Can nations transform power in the 21st century?
Reflections on The Problem of China by Bertrand Russell
On a whim, I recently read a dated book on China from an authority I did not expect to have any views on the country. That authority is the British philosopher Bertrand Russell, who was a visiting professor at PKU for a year during the beginning of the Republican era prior to the May 4th movement. The book is not at all what I was expecting. Based on the title, The Problem of China, I was expecting Russell to repeat Napoleon’s famous quip that China is in a deep slumber but when she awakens she will shake the world. That is, China has both the demographics and reverence for knowledge to modernize and even surpass the Western powers.
Russell is still very much concerned with the prospect that the sick man of Asia may rise out of bed, but reframes the nature of the problem as not one that China is imposing on the West, but a problem within Western culture. Western modernity is in many ways irresistible because of the conspicuous prosperity it creates, but this prosperity is akin to the biblical apple in that it crowds out the moral contemplation necessary to restrain capitalism’s worst excesses.

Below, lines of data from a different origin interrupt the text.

`src/rtl/buffet_sb_if.sv`:
```
// Handshake bundle for buffet_sb: fill, read/shrink, update, response and credit channels.
// Signal suffixes are from the buffet's point of view (slave side).
interface buffet_sb_if #(
  parameter int unsigned DATA_WIDTH = 32,
  parameter int unsigned DEPTH      = 16
);
  localparam int unsigned IDX_WIDTH = $clog2(DEPTH);

  logic [DATA_WIDTH-1:0] push_data_i;
  logic                  push_valid_i;
  logic                  push_ready_o;

  logic [IDX_WIDTH-1:0]  read_idx_i;
  logic                  read_will_update_i;
  logic                  read_is_shrink_i;
  logic                  read_valid_i;
  logic                  read_ready_o;

  logic [DATA_WIDTH-1:0] read_data_o;
  logic                  read_data_valid_o;
  logic                  read_data_ready_i;

  logic [IDX_WIDTH-1:0]  update_idx_i;
  logic [DATA_WIDTH-1:0] update_data_i;
  logic                  update_valid_i;
  logic                  update_ready_o;

  logic [IDX_WIDTH:0]    credit_o;
  logic                  credit_valid_o;
  logic                  credit_ready_i;

  logic [IDX_WIDTH:0]    occupancy_o;

  modport slave (
    input  push_data_i, push_valid_i,
    output push_ready_o,
    input  read_idx_i, read_will_update_i, read_is_shrink_i, read_valid_i,
    output read_ready_o,
    output read_data_o, read_data_valid_o,
    input  read_data_ready_i,
    input  update_idx_i, update_data_i, update_valid_i,
    output update_ready_o,
    output credit_o, credit_valid_o,
    input  credit_ready_i,
    output occupancy_o
  );

  modport master (
    output push_data_i, push_valid_i,
    input  push_ready_o,
    output read_idx_i, read_will_update_i, read_is_shrink_i, read_valid_i,
    input  read_ready_o,
    input  read_data_o, read_data_valid_o,
    output read_data_ready_i,
    output update_idx_i, update_data_i, update_valid_i,
    input  update_ready_o,
    input  credit_o, credit_valid_o,
    output credit_ready_i,
    input  occupancy_o
  );
endinterface

```
`src/rtl/buffet_sb.sv`:
```
// Single-port circular buffet with per-slot update scoreboard, batched credit return
// and a one-cycle registered read response.
module buffet_sb #(
  parameter int unsigned DATA_WIDTH       = 32,
  parameter int unsigned DEPTH            = 16,
  parameter int unsigned CREDIT_THRESHOLD = 4
) (
  input  logic      clk,
  input  logic      reset_i,
  buffet_sb_if.slave bus
);
  localparam int unsigned IDX_WIDTH = $clog2(DEPTH);

  typedef logic [IDX_WIDTH-1:0] idx_t;
  typedef logic [IDX_WIDTH:0]   cnt_t;

  localparam cnt_t DEPTH_C  = cnt_t'(DEPTH);
  localparam cnt_t THRESH_C = cnt_t'(CREDIT_THRESHOLD);

  logic [DATA_WIDTH-1:0] mem_q [DEPTH];

  idx_t                  head_q, head_d;
  cnt_t                  occ_q, occ_d;
  cnt_t                  credit_q, credit_d;
  logic [DEPTH-1:0]      pending_q, pending_d;
  logic [DATA_WIDTH-1:0] rdata_q, rdata_d;
  logic                  rvalid_q, rvalid_d;

  idx_t fill_slot, read_slot, upd_slot;
  cnt_t shrink_sz, shrink_amt;
  logic shrink_blocked;
  logic read_ok, shrink_ok;
  logic fill_fire, read_fire, shrink_fire, upd_fire, credit_fire;

  always_comb begin
    fill_slot = head_q + occ_q[IDX_WIDTH-1:0];
    read_slot = head_q + bus.read_idx_i;
    upd_slot  = head_q + bus.update_idx_i;
    shrink_sz = {1'b0, bus.read_idx_i};

    // A shrink may only retire slots that have no update still outstanding.
    shrink_blocked = 1'b0;
    for (int unsigned i = 0; i < DEPTH; i++) begin
      if ((cnt_t'(i) < shrink_sz) && pending_q[head_q + idx_t'(i)]) begin
        shrink_blocked = 1'b1;
      end
    end

    read_ok   = !bus.read_is_shrink_i
              && ({1'b0, bus.read_idx_i} < occ_q)
              && !pending_q[read_slot]
              && (!rvalid_q || bus.read_data_ready_i);
    shrink_ok = bus.read_is_shrink_i && (shrink_sz <= occ_q) && !shrink_blocked;

    bus.push_ready_o      = (occ_q != DEPTH_C);
    bus.read_ready_o      = read_ok || shrink_ok;
    bus.update_ready_o    = pending_q[upd_slot];
    bus.read_data_o       = rdata_q;
    bus.read_data_valid_o = rvalid_q;
    bus.credit_o          = credit_q;
    bus.credit_valid_o    = (credit_q >= THRESH_C) || ((credit_q != '0) && (occ_q == '0));
    bus.occupancy_o       = occ_q;

    fill_fire   = bus.push_valid_i && bus.push_ready_o;
    read_fire   = bus.read_valid_i && read_ok;
    shrink_fire = bus.read_valid_i && shrink_ok;
    upd_fire    = bus.update_valid_i && bus.update_ready_o;
    credit_fire = bus.credit_valid_o && bus.credit_ready_i;
    shrink_amt  = shrink_fire ? shrink_sz : '0;
  end

  always_comb begin
    head_d    = head_q;
    occ_d     = occ_q;
    credit_d  = credit_q;
    pending_d = pending_q;
    rdata_d   = rdata_q;
    rvalid_d  = rvalid_q;

    // Fill address uses the pre-shrink head/occ, so both can land in one cycle.
    head_d   = head_q + shrink_amt[IDX_WIDTH-1:0];
    occ_d    = occ_q + cnt_t'(fill_fire) - shrink_amt;
    credit_d = credit_fire ? shrink_amt : credit_q + shrink_amt;

    if (read_fire) begin
      rdata_d  = mem_q[read_slot];
      rvalid_d = 1'b1;
      if (bus.read_will_update_i) begin
        pending_d[read_slot] = 1'b1;
      end
    end else if (bus.read_data_ready_i) begin
      rvalid_d = 1'b0;
    end

    if (upd_fire) begin
      pending_d[upd_slot] = 1'b0;
    end
  end

  always_ff @(posedge clk) begin
    if (reset_i) begin
      head_q    <= '0;
      occ_q     <= '0;
      credit_q  <= DEPTH_C;
      pending_q <= '0;
      rdata_q   <= '0;
      rvalid_q  <= 1'b0;
    end else begin
      head_q    <= head_d;
      occ_q     <= occ_d;
      credit_q  <= credit_d;
      pending_q <= pending_d;
      rdata_q   <= rdata_d;
      rvalid_q  <= rvalid_d;
    end
  end

  always_ff @(posedge clk) begin
    if (fill_fire) begin
      mem_q[fill_slot] <= bus.push_data_i;
    end
    if (upd_fire) begin
      mem_q[upd_slot] <= bus.update_data_i;
    end
  end
endmodule
```
`src/flat_wrapper.sv`:
```
// flat-port wrapper written by rule: the top's interface ports become plain ports
module buffet_sb_flat 
#(
  parameter int unsigned DATA_WIDTH       = 32,
  parameter int unsigned DEPTH            = 16,
  parameter int unsigned CREDIT_THRESHOLD = 4
)
  (clk, reset_i, bus_push_data_i, bus_push_valid_i, bus_push_ready_o, bus_read_idx_i, bus_read_will_update_i, bus_read_is_shrink_i, bus_read_valid_i, bus_read_ready_o, bus_read_data_o, bus_read_data_valid_o, bus_read_data_ready_i, bus_update_idx_i, bus_update_data_i, bus_update_valid_i, bus_update_ready_o, bus_credit_o, bus_credit_valid_o, bus_credit_ready_i, bus_occupancy_o);
  buffet_sb_if #(.DATA_WIDTH(DATA_WIDTH), .DEPTH(DEPTH)) bus_i ();
  input  logic clk;
  input  logic reset_i;
  input wire logic [$bits(bus_i.push_data_i)-1:0] bus_push_data_i;
  input wire logic [$bits(bus_i.push_valid_i)-1:0] bus_push_valid_i;
  output wire logic [$bits(bus_i.push_ready_o)-1:0] bus_push_ready_o;
  input wire logic [$bits(bus_i.read_idx_i)-1:0] bus_read_idx_i;
  input wire logic [$bits(bus_i.read_will_update_i)-1:0] bus_read_will_update_i;
  input wire logic [$bits(bus_i.read_is_shrink_i)-1:0] bus_read_is_shrink_i;
  input wire logic [$bits(bus_i.read_valid_i)-1:0] bus_read_valid_i;
  output wire logic [$bits(bus_i.read_ready_o)-1:0] bus_read_ready_o;
  output wire logic [$bits(bus_i.read_data_o)-1:0] bus_read_data_o;
  output wire logic [$bits(bus_i.read_data_valid_o)-1:0] bus_read_data_valid_o;
  input wire logic [$bits(bus_i.read_data_ready_i)-1:0] bus_read_data_ready_i;
  input wire logic [$bits(bus_i.update_idx_i)-1:0] bus_update_idx_i;
  input wire logic [$bits(bus_i.update_data_i)-1:0] bus_update_data_i;
  input wire logic [$bits(bus_i.update_valid_i)-1:0] bus_update_valid_i;
  output wire logic [$bits(bus_i.update_ready_o)-1:0] bus_update_ready_o;
  output wire logic [$bits(bus_i.credit_o)-1:0] bus_credit_o;
  output wire logic [$bits(bus_i.credit_valid_o)-1:0] bus_credit_valid_o;
  input wire logic [$bits(bus_i.credit_ready_i)-1:0] bus_credit_ready_i;
  output wire logic [$bits(bus_i.occupancy_o)-1:0] bus_occupancy_o;
  assign bus_i.push_data_i = bus_push_data_i;
  assign bus_i.push_valid_i = bus_push_valid_i;
  assign bus_push_ready_o = bus_i.push_ready_o;
  assign bus_i.read_idx_i = bus_read_idx_i;
  assign bus_i.read_will_update_i = bus_read_will_update_i;
  assign bus_i.read_is_shrink_i = bus_read_is_shrink_i;
  assign bus_i.read_valid_i = bus_read_valid_i;
  assign bus_read_ready_o = bus_i.read_ready_o;
  assign bus_read_data_o = bus_i.read_data_o;
  assign bus_read_data_valid_o = bus_i.read_data_valid_o;
  assign bus_i.read_data_ready_i = bus_read_data_ready_i;
  assign bus_i.update_idx_i = bus_update_idx_i;
  assign bus_i.update_data_i = bus_update_data_i;
  assign bus_i.update_valid_i = bus_update_valid_i;
  assign bus_update_ready_o = bus_i.update_ready_o;
  assign bus_credit_o = bus_i.credit_o;
  assign bus_credit_valid_o = bus_i.credit_valid_o;
  assign bus_i.credit_ready_i = bus_credit_ready_i;
  assign bus_occupancy_o = bus_i.occupancy_o;
  buffet_sb #(.DATA_WIDTH(DATA_WIDTH), .DEPTH(DEPTH), .CREDIT_THRESHOLD(CREDIT_THRESHOLD)) u_core (.clk(clk), .reset_i(reset_i), .bus(bus_i));
endmodule
```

What does this general insight mean for China specifically? Russell believes that China’s century of humiliation will become too difficult to bear and that the Youth movement will be compelled to imitate the methods of the West in pursuit of wealth and power. In itself, there is nothing wrong with this pursuit. But Russell’s concern is that the self-strengthening efforts of the Youth movement will be too successful and the Chinese will lose the distinctive merit of their civilization. They will not only adopt the Western scientific method, which he views as necessary, but also the West’s tendency to pervert it, leading to a mechanistic, reductionist outlook of the world.

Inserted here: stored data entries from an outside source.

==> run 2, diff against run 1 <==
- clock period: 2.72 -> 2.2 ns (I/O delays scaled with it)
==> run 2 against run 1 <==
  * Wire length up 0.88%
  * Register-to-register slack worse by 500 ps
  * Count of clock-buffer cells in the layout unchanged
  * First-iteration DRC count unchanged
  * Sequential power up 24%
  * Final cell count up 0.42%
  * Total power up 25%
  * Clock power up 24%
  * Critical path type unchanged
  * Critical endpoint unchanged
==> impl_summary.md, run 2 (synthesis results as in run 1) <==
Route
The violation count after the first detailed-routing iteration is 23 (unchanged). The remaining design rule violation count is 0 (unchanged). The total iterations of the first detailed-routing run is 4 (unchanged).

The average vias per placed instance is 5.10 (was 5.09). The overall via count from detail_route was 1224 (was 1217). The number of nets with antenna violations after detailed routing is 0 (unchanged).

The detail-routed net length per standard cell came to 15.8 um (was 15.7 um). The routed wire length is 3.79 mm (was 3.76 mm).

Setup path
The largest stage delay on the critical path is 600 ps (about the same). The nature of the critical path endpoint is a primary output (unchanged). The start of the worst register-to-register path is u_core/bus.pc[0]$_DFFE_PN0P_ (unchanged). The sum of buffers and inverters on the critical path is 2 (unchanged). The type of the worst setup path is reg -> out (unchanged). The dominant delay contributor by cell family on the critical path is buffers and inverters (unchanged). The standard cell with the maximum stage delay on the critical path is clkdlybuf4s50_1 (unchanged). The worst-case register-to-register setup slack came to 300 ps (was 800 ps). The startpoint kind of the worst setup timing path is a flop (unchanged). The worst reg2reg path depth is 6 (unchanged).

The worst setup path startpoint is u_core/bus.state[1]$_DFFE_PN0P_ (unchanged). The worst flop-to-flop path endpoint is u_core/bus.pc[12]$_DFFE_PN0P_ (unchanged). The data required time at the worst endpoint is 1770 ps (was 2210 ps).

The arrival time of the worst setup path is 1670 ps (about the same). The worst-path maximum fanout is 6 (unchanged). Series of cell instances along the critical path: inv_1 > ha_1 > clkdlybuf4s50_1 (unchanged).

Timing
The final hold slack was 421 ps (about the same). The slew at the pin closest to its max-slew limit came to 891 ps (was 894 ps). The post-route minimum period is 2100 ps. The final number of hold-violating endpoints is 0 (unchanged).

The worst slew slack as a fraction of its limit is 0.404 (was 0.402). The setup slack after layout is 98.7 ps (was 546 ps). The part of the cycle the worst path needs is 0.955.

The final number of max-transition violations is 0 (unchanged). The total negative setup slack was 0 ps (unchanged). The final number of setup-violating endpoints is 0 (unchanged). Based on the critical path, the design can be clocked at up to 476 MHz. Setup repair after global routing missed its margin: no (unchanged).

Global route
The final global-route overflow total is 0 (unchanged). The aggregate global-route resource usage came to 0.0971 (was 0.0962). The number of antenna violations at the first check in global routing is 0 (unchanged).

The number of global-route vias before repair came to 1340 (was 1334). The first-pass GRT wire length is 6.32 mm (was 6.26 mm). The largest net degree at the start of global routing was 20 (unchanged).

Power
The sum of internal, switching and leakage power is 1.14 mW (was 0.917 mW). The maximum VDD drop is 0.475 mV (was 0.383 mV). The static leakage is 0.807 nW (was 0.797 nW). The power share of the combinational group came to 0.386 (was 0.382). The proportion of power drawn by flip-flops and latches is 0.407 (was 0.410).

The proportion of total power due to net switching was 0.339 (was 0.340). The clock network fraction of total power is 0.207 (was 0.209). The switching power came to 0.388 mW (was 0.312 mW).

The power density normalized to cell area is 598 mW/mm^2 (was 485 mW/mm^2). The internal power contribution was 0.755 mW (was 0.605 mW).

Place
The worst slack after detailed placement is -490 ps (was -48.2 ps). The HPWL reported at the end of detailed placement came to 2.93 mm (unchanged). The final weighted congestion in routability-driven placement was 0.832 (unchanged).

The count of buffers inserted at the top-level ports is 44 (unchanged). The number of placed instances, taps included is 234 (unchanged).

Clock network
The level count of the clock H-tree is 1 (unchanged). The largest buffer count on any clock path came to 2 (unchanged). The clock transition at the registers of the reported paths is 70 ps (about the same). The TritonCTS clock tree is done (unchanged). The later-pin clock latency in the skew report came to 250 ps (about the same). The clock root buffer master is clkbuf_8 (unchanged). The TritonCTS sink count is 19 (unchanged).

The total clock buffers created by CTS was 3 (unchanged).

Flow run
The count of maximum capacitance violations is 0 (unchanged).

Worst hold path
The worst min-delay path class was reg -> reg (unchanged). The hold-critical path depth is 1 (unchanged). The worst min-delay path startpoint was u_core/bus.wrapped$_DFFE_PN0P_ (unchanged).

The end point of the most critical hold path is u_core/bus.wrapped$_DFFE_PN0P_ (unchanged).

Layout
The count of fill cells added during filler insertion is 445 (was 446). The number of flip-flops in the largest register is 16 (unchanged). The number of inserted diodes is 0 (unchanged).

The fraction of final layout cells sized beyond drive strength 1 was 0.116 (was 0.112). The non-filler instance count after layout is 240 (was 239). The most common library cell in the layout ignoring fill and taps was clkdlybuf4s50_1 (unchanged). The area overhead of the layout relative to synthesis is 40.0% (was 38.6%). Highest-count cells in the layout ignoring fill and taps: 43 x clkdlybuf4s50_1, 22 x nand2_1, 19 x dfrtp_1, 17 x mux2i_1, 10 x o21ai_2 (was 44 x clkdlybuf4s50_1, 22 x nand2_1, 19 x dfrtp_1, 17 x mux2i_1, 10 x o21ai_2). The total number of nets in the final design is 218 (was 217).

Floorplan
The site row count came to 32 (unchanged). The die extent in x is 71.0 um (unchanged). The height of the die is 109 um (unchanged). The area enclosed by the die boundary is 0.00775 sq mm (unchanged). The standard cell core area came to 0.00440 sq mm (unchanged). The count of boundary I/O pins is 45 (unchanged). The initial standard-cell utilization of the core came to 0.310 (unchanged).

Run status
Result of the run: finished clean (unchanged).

Russell writes that China is properly an “artist nation”, meaning it has great great civilizational insights that too few appreciate and does not get enough in return from the people who do. He openly wondered what would happen to the struggling artist nation when its national peers were committed to swindling its wealth, “Can Chinese virtues be preserved? Or must China, in order to survive, acquire the vices which for [military and commercial] success and cause misery to others only.” A far better way to advert the problem of “adding one more restless, industrial, and militaristic country that afflict this planet” would be to avoid giving China this ultimatum altogether, Russell advises. The West must finally reject imperialist dogma that reifies “the predatory relations of the strong toward the weak.” Remarkably, this notion had not changed substantially since antiquity, noting that the Spartans showed no remorse for the subjected population they forced into slavery, who claimed that the weak simply suffer what they must.
What Russell is implying through this framing is that the solution to the China problem is not China emulating the West, but the West becoming more like China. Joseph Nye mentioned the above reference to the Peloponnesian Wars to note that the principle of power is still the way the world is organized in the 21st century. I immediately connected the three modes of power—military, economic, and attractive—to the evolutionary transition President Carter referenced as the problem that confronts humanity in the 21st century. If the community of nations is to succeed, we must collectively reject coercive, military, and economic power in favor of the attractive power Nye has been preaching about for almost three decades.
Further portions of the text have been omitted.